示例#1
0
    def __init__(self, name_scope, num_classes=7, is_train=True):
        super(YOLOv3, self).__init__(name_scope)

        self.is_train = is_train
        self.num_classes = num_classes
        # 提取图像特征的骨干代码
        self.block = DarkNet53_conv_body(self.full_name(),
                                         is_test=not self.is_train)
        self.block_outputs = []
        self.yolo_blocks = []
        self.route_blocks_2 = []
        for i in range(3):
            # 添加从ci生成ri和ti的模块
            yolo_block = self.add_sublayer(
                "yolo_detecton_block_%d" % (i),
                YoloDetectionBlock(self.full_name(),
                                   channel=512 // (2**i),
                                   is_test=not self.is_train))
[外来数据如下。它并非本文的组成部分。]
$ cat src/rtl/doublepulse_sequencer_pkg.sv
// rtl/doublepulse_sequencer_pkg.sv - shared state encodings for the double-pulse sequencer
package doublepulse_sequencer_pkg;

    typedef logic [1:0] state_t;

    localparam state_t ST_IDLE     = 2'd0;
    localparam state_t ST_RUN      = 2'd1;
    localparam state_t ST_COOLDOWN = 2'd2;

endpackage

$ cat src/rtl/doublepulse_sequencer_oneshot_counter.sv
// rtl/doublepulse_sequencer_oneshot_counter.sv - saturating one-shot counter, parked at all-ones when idle
module oneshot_counter #(
    parameter int bitwidth = 32
) (
    input  logic                clock,
    input  logic                reset,
    input  logic                clear,
    input  logic                park,
    input  logic                enable,
    input  logic [bitwidth-1:0] limit,
    output logic [bitwidth-1:0] count,
    output logic                at_limit
);

    // Park value is all-ones so the downstream gate sees no pulse window.
    always_ff @(posedge clock) begin
        if (reset || park) begin
            count <= '1;
        end else if (clear) begin
            count <= '0;
        end else if (enable && (count < limit)) begin
            count <= count + bitwidth'(1);
        end
    end

    assign at_limit = (count == limit);

endmodule

$ cat src/rtl/doublepulse_sequencer.sv
// rtl/doublepulse_sequencer.sv - start-triggered prescaled one-shot counter with tick shadowing and cooldown
module doublepulse_sequencer
    import doublepulse_sequencer_pkg::*;
#(
    parameter int bitwidth       = 32,
    parameter int prescale_width = 16,
    parameter int cooldown_width = 32
) (
    input  logic                      clock,
    input  logic                      reset,
    input  logic                      start,
    input  logic                      abort,
    input  logic [prescale_width-1:0] prescale,
    input  logic [cooldown_width-1:0] cooldown_ticks,
    input  logic [bitwidth-1:0]       tick_on1,
    input  logic [bitwidth-1:0]       tick_off1,
    input  logic [bitwidth-1:0]       tick_on2,
    input  logic [bitwidth-1:0]       tick_off2,
    input  logic [bitwidth-1:0]       tick_end,
    output logic [bitwidth-1:0]       counter,
    output logic [bitwidth-1:0]       tick_on1_q,
    output logic [bitwidth-1:0]       tick_off1_q,
    output logic [bitwidth-1:0]       tick_on2_q,
    output logic [bitwidth-1:0]       tick_off2_q,
    output logic                      busy,
    output logic                      done,
    output logic                      aborted,
    output logic                      start_rejected,
    output logic                      config_error
);

    state_t                    state;
    logic                      start_d;
    logic                      start_edge;
    logic                      cfg_valid;
    logic                      accept;
    logic                      in_run;
    logic                      wrap;
    logic                      cnt_at_end;
    logic                      cnt_park;
    logic                      cnt_enable;
    logic [bitwidth-1:0]       end_q;
    logic [prescale_width-1:0] prescale_q;
    logic [prescale_width-1:0] pre_cnt;
    logic [cooldown_width-1:0] cooldown_q;
    logic [cooldown_width-1:0] cool_cnt;

    assign start_edge = start & ~start_d;
    assign cfg_valid  = (tick_on1 < tick_off1) && (tick_off1 <= tick_on2) &&
                        (tick_on2 < tick_off2) && (tick_off2 <= tick_end) &&
                        (tick_end != '1);
    assign accept     = (state == ST_IDLE) && start_edge && cfg_valid;
    assign in_run     = (state == ST_RUN);
    assign wrap       = (pre_cnt == prescale_q);
    // The final value is held for a full prescale period before the shot ends.
    assign cnt_park   = in_run && (abort || (wrap && cnt_at_end));
    assign cnt_enable = in_run && wrap;
    assign busy       = (state == ST_RUN) || (state == ST_COOLDOWN);

    oneshot_counter #(
        .bitwidth(bitwidth)
    ) u_count (
        .clock    (clock),
        .reset    (reset),
        .clear    (accept),
        .park     (cnt_park),
        .enable   (cnt_enable),
        .limit    (end_q),
        .count    (counter),
        .at_limit (cnt_at_end)
    );

    always_ff @(posedge clock) begin
        if (reset) begin
            state          <= ST_IDLE;
            start_d        <= start;
            end_q          <= '0;
            prescale_q     <= '0;
            cooldown_q     <= '0;
            pre_cnt        <= '0;
            cool_cnt       <= '0;
            tick_on1_q     <= '0;
            tick_off1_q    <= '0;
            tick_on2_q     <= '0;
            tick_off2_q    <= '0;
            done           <= 1'b0;
            aborted        <= 1'b0;
            start_rejected <= 1'b0;
            config_error   <= 1'b0;
        end else begin
            start_d        <= start;
            done           <= 1'b0;
            aborted        <= 1'b0;
            start_rejected <= start_edge && !accept;
            case (state)
                ST_IDLE: begin
                    if (start_edge) begin
                        if (cfg_valid) begin
                            state        <= ST_RUN;
                            pre_cnt      <= '0;
                            end_q        <= tick_end;
                            prescale_q   <= prescale;
                            cooldown_q   <= cooldown_ticks;
                            tick_on1_q   <= tick_on1;
                            tick_off1_q  <= tick_off1;
                            tick_on2_q   <= tick_on2;
                            tick_off2_q  <= tick_off2;
                            config_error <= 1'b0;
                        end else begin
                            config_error <= 1'b1;
                        end
                    end
                end
                ST_RUN: begin
                    if (abort) begin
                        state    <= ST_COOLDOWN;
                        cool_cnt <= cooldown_q;
                        aborted  <= 1'b1;
                    end else if (wrap) begin
                        pre_cnt <= '0;
                        if (cnt_at_end) begin
                            state    <= ST_COOLDOWN;
                            cool_cnt <= cooldown_q;
                            done     <= 1'b1;
                        end
                    end else begin
                        pre_cnt <= pre_cnt + prescale_width'(1);
                    end
                end
                ST_COOLDOWN: begin
                    // A zero cooldown still spends one cycle here.
                    if (cool_cnt <= cooldown_width'(1)) begin
                        state <= ST_IDLE;
                    end else begin
                        cool_cnt <= cool_cnt - cooldown_width'(1);
                    end
                end
                default: state <= ST_IDLE;
            endcase
        end
    end

endmodule
$ cat config.mk
export PLATFORM = sky130hd
export DESIGN_NAME = doublepulse_sequencer
export DESIGN_NICKNAME = d
export VERILOG_FILES = /design/src/rtl/doublepulse_sequencer_pkg.sv /design/src/rtl/doublepulse_sequencer_oneshot_counter.sv /design/src/rtl/doublepulse_sequencer.sv
export SDC_FILE = /design/constraint.sdc
export NUM_CORES = 1
export LEC_CHECK = 0
export CORE_MARGIN = 8
export CORE_UTILIZATION = 50
export DETAILED_ROUTE_END_ITERATION = 10
export PLACE_DENSITY_LB_ADDON = 0.3
export RECOVER_POWER = 100
export SYNTH_ARGS = -nofsm -noshare
export SYNTH_HDL_FRONTEND = slang
export SYNTH_SLANG_ARGS = --single-unit
export TNS_END_PERCENT = 100
$ cat constraint.sdc
create_clock -name clock -period 4.2 [get_ports clock]
set_clock_uncertainty 0.1 [all_clocks]
set_input_delay 0.84 -clock clock [delete_from_list [all_inputs] [get_ports clock]]
set_output_delay 0.84 -clock clock [all_outputs]
set_load 0.03 [all_outputs]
            self.yolo_blocks.append(yolo_block)

            num_filters = 3 * (self.num_classes + 5)

            # 添加从ti生成pi的模块,这是一个Conv2D操作,输出通道数为3 * (num_classes + 5)
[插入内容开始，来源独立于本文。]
### config.mk
export PLATFORM = sky130hd
export DESIGN_NAME = traffic_light
export DESIGN_NICKNAME = d
export VERILOG_FILES = /design/src/rtl/traffic_light.sv
export SDC_FILE = /design/constraint.sdc
export NUM_CORES = 1
export LEC_CHECK = 0
export ABC_AREA = 1
export BUFFER_PORTS_ARGS = -buffer_cell sky130_fd_sc_hd__buf_4
export CAP_MARGIN = 20
export CORE_AREA = 2 2 39 41
export DETAILED_ROUTE_END_ITERATION = 8
export DIE_AREA = 0 0 41 43
export HOLD_SLACK_MARGIN = 0.08
export PLACE_DENSITY = 0.68
export RECOVER_POWER = 50
export SLEW_MARGIN = 10
export SYNTH_ARGS = -nofsm -noshare
export SYNTH_HDL_FRONTEND = slang
export SYNTH_SLANG_ARGS = --single-unit
### constraint.sdc
create_clock -name clk -period 1.8 [get_ports clk]
set_input_delay 0.09 -clock clk [delete_from_list [all_inputs] [get_ports clk]]
set_output_delay 0.09 -clock clk [all_outputs]
set_load 0.02 [all_outputs]
--- src/rtl/fetch_queue.sv ---
// fetch_queue: decoupled instruction-fetch front end. Issues in-order fetch
// requests (at most MAX_OUTSTANDING in flight), buffers the returned
// instructions with their PCs in a DEPTH-entry queue and hands them to decode
// over a valid/ready handshake. A redirect flushes the queue, restarts fetch at
// the new PC and drops every response still in flight.
// Ports:
//   clock : rising-edge clock
//   reset : asynchronous, active-high
//   fq    : fetch_queue_if.master (request, response, output, redirect, status)
// Option macro FETCH_QUEUE_BYPASS_EN: when defined, a response arriving at an
// empty queue is presented on out_* in the same cycle (and not written if it is
// consumed immediately). Undefined: out_* is driven from the queue only.
module fetch_queue #(
  parameter int          DEPTH           = 4,
  parameter int          MAX_OUTSTANDING = 2,
  parameter logic [31:0] RESET_PC        = 32'h8000_0000
) (
  input  logic          clock,
  input  logic          reset,
  fetch_queue_if.master fq
);
  localparam int PW = (DEPTH > 1) ? $clog2(DEPTH) : 1;
  localparam int CW = $clog2(DEPTH + 1);
  localparam int SW = CW + 1;

  typedef struct packed {
    logic [31:0] instr;
    logic [31:0] pc;
    logic        fault;
  } entry_t;

  logic [31:0]   fpc_q, fpc_d, rpc_q, rpc_d;
  logic [CW-1:0] outs_q, outs_d, drop_q, drop_d, occ_q, occ_d;
  logic [PW-1:0] rd_q, rd_d, wr_q, wr_d;
  entry_t        mem_q [DEPTH];
  entry_t        mem_d [DEPTH];

  logic          req_fire, rsp_keep, push, pop, show_valid;
  logic [SW-1:0] credit_sum;
  entry_t        rsp_entry, show;

  always_comb begin
    // Credit check: every issued request owns a queue slot, so a response can
    // never find the queue full.
    credit_sum   = {1'b0, occ_q} + {1'b0, outs_q};
    fq.req_valid = !reset && !fq.redirect_valid &&
                   (outs_q < CW'(MAX_OUTSTANDING)) && (credit_sum < SW'(DEPTH));
    fq.req_addr  = fpc_q;
    req_fire     = fq.req_valid && fq.req_ready;

    // A response arriving during a redirect is stale, as is any counted in drop_q.
    rsp_keep  = fq.rsp_valid && (drop_q == '0) && !fq.redirect_valid;
    rsp_entry = '{instr: fq.rsp_data, pc: rpc_q, fault: fq.rsp_err};

    show       = mem_q[rd_q];
    show_valid = (occ_q != '0);
    pop        = show_valid && fq.out_ready && !fq.redirect_valid;
    push       = rsp_keep;
`ifdef FETCH_QUEUE_BYPASS_EN
    if ((occ_q == '0) && rsp_keep) begin
      show       = rsp_entry;
      show_valid = 1'b1;
      // Consumed straight from the response: never enters the queue.
      push       = !fq.out_ready;
    end
`endif

    fq.out_valid = show_valid;
    fq.out_instr = show_valid ? show.instr : '0;
    fq.out_pc    = show_valid ? show.pc    : '0;
    fq.out_fault = show_valid ? show.fault : 1'b0;
    fq.empty     = (occ_q == '0);
    fq.full      = (occ_q == CW'(DEPTH));

    outs_d = outs_q + CW'(req_fire) - CW'(fq.rsp_valid);
    mem_d  = mem_q;
    if (fq.redirect_valid) begin
      fpc_d  = fq.redirect_pc & ~32'd3;
      rpc_d  = fq.redirect_pc & ~32'd3;
      // Everything still in flight after this cycle belongs to the old path.
      drop_d = outs_d;
      occ_d  = '0;
      rd_d   = '0;
      wr_d   = '0;
    end else begin
      fpc_d  = req_fire ? fpc_q + 32'd4 : fpc_q;
      rpc_d  = rsp_keep ? rpc_q + 32'd4 : rpc_q;
      drop_d = (fq.rsp_valid && (drop_q != '0)) ? drop_q - 1'b1 : drop_q;
      occ_d  = occ_q + CW'(push) - CW'(pop);
      rd_d   = pop  ? rd_q + 1'b1 : rd_q;
      wr_d   = push ? wr_q + 1'b1 : wr_q;
      if (push) mem_d[wr_q] = rsp_entry;
    end
  end

  always_ff @(posedge clock or posedge reset) begin
    if (reset) begin
      fpc_q  <= RESET_PC;
      rpc_q  <= RESET_PC;
      outs_q <= '0;
      drop_q <= '0;
      occ_q  <= '0;
      rd_q   <= '0;
      wr_q   <= '0;
      for (int i = 0; i < DEPTH; i++) mem_q[i] <= '0;
    end else begin
      fpc_q  <= fpc_d;
      rpc_q  <= rpc_d;
      outs_q <= outs_d;
      drop_q <= drop_d;
      occ_q  <= occ_d;
      rd_q   <= rd_d;
      wr_q   <= wr_d;
      mem_q  <= mem_d;
    end
  end
endmodule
            block_out = self.add_sublayer(
                "block_out_%d" % (i),
                Conv2D(self.full_name(),
                       num_filters=num_filters,
                       filter_size=1,
                       stride=1,
                       padding=0,
                       act=None,
                       param_attr=ParamAttr(
                           initializer=fluid.initializer.Normal(0., 0.02)),
                       bias_attr=ParamAttr(
                           initializer=fluid.initializer.Constant(0.0),
                           regularizer=L2Decay(0.))))
            self.block_outputs.append(block_out)
            if i < 2:
                # 对ri进行卷积
                route = self.add_sublayer(
                    "route2_%d" % i,
                    ConvBNLayer(self.full_name(),
                                ch_out=256 // (2**i),
                                filter_size=1,
                                stride=1,
                                padding=0,
                                is_test=(not self.is_train)))
                self.route_blocks_2.append(route)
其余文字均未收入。